[Action item] Every line of the records that contains "original" should be tallied, and only the resulting number returned.

(Collected data)

•••

What follows belongs to an exercise in optimizing a design on an open flow for small area, a short achievable clock period and few clock cycles; a production flow would make more cautious choices.
At most, simulation tests tie the RTL to the original design; equivalence was not proved.
Power figures rest on the tool's default switching activity, not on a simulated workload.

== run 1 ==
Design sprite_renderer, start of the top module:
module sprite_renderer (
    input  wire        clk,
    input  wire        rst,
    input  wire [15:0] cfg_tile_mult,
    input  wire [16:0] cfg_tile_len,     
    input  wire [1:0]  cfg_pal_cnt,      
    input  wire [15:0] cfg_nent0,        
    input  wire [15:0] cfg_nent1,        
    input  wire        cfg_debug,
    input  wire        pal_we,
    input  wire        pal_slot,
    input  wire [3:0]  pal_idx,
    input  wire [15:0] pal_wdata,
    input  wire        start,
    input  wire [15:0] attr0,
    input  wire [15:0] attr1,
    input  wire [15:0] attr2,
    output wire        ready,
    output reg         tile_req,
    output reg  [13:0] tile_addr,
    input  wire        tile_gnt,
    input  wire [31:0] tile_rdata,
    output reg         pix_valid,
    output reg  [5:0]  pix_x,
    output reg  [5:0]  pix_y,
    output wire [31:0] pix_rgba,
    output reg         done,
    output wire [6:0]  spr_w,
    output wire [6:0]  spr_h,
    output reg         ev_tile_oor,
    output reg         ev_pidx_oor,
    output reg         ev_pnum_oor
);
For scale: ~2700 cells after synthesis, roughly 250 I/O pins.
clock: 8.0 ns
lec_check: 0
abc_area: 1
cap_margin: 20
core_margin: 2
core_utilization: 40
cts_cluster_diameter: 80
cts_cluster_size: 24
place_density: 0.6
setup_slack_margin: 5
slew_margin: 20
run.sh (not shown) runs the stock make flow with config.mk's settings and CLKGATE_MAP_FILE= SYNTH_SCRIPT=/design/flow/synth_recipe.tcl, a recipe that flattens the netlist after the stock synthesis.
Testbench counts of run 1, summed over its fixed seeds: cycles 102,538.
This is an optimization exercise on Yosys and OpenROAD, whose aim is small area, a short achievable clock period and few clock cycles, not a production implementation. At most, simulation tests tie the RTL to the original design; equivalence was not proved. Power figures rest on the tool's default switching activity, not on a simulated workload.

## cvfp
module cvfp (
    input  wire        clk,
    input  wire        rst,
    input  wire        cmd_valid,
    output wire        cmd_ready,
    input  wire [3:0]  cmd_op,
    input  wire [15:0] cmd_a,
    input  wire [7:0]  cmd_b,
    input  wire        pv_valid,
    output wire        pv_ready,
    input  wire [7:0]  pv_data,
    output reg         rsp_valid,
    output reg  [2:0]  rsp_code,
    output reg  [15:0] rsp_data
);
For scale: ~2400 flip-flops, roughly 62 I/O pins.
==> flow/config.mk <==
export PLATFORM = sky130hd
export DESIGN_NAME = cvfp
export DESIGN_NICKNAME = cvfp
export VERILOG_FILES = /design/flow/design.v
export SDC_FILE = /design/flow/constraint.sdc
export NUM_CORES = 4
export LEC_CHECK = 0
export ABC_CLOCK_PERIOD_IN_PS = 3000
export CAP_MARGIN = 20
export CORE_MARGIN = 2
export CORE_UTILIZATION = 60
export PLACE_DENSITY = 0.7
export SLEW_MARGIN = 20
export TNS_END_PERCENT = 100
==> flow/constraint.sdc <==
create_clock -name core_clock -period 10.0 [get_ports {clk}]
set_input_delay 2.0000 -clock core_clock [delete_from_list [all_inputs] [get_ports {clk}]]
set_output_delay 2.0000 -clock core_clock [all_outputs]
set_load 0.01 [all_outputs]
standard.sh (not shown) runs the stock make flow with config.mk's settings and CLKGATE_MAP_FILE= SYNTH_SCRIPT=/design/flow/synth_recipe.tcl, a recipe that flattens the netlist after the stock synthesis.
==> flow/flow/run.sh <==
#!/bin/bash
set -euo pipefail
bash standard.sh SETUP_SLACK_MARGIN=${MARGIN:-6.8} \
  "BUFFER_PORTS_ARGS=-buffer_cell sky130_fd_sc_hd__buf_4" \
  "CTS_ARGS=-sink_clustering_enable -repair_clock_nets -dont_use_dummy_load -sink_clustering_size 16 -sink_clustering_max_diameter 50 -sink_clustering_buffer sky130_fd_sc_hd__clkbuf_8" \
  finish > standard.log 2>&1
The baseline ran to the end with no violations.
Testbench counts at the start, summed over its fixed seeds: cycles 50,654.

•••

[Solution for this exercise] 2